◆ **Problem description**
Reproduce all of the data word for word.

Saved entries
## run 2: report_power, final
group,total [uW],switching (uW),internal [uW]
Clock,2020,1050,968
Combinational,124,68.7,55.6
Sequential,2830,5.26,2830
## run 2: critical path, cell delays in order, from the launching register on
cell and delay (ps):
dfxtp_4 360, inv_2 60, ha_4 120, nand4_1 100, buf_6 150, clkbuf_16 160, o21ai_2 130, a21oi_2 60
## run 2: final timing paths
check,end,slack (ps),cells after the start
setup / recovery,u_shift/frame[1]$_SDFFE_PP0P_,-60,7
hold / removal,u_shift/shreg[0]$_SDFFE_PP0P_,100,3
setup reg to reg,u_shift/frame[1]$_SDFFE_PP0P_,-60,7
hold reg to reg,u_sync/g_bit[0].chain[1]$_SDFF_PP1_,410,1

◆ **Response area**
## run 2: report_power, final
group,total [uW],switching (uW),internal [uW]
Clock,2020,1050,968
Combinational,124,68.7,55.6
Sequential,2830,5.26,2830
## run 2: critical path, cell delays in order, from the launching register on
cell and delay (ps):
dfxtp_4 360, inv_2 60, ha_4 120, nand4_1 100, buf_6 150, clkbuf_16 160, o21ai_2 130, a21oi_2 60
## run 2: final timing paths
check,end,slack (ps),cells after the start
setup / recovery,u_shift/frame[1]$_SDFFE_PP0P_,-60,7
hold / removal,u_shift/shreg[0]$_SDFFE_PP0P_,100,3
setup reg to reg,u_shift/frame[1]$_SDFFE_PP0P_,-60,7
hold reg to reg,u_sync/g_bit[0].chain[1]$_SDFF_PP1_,410,1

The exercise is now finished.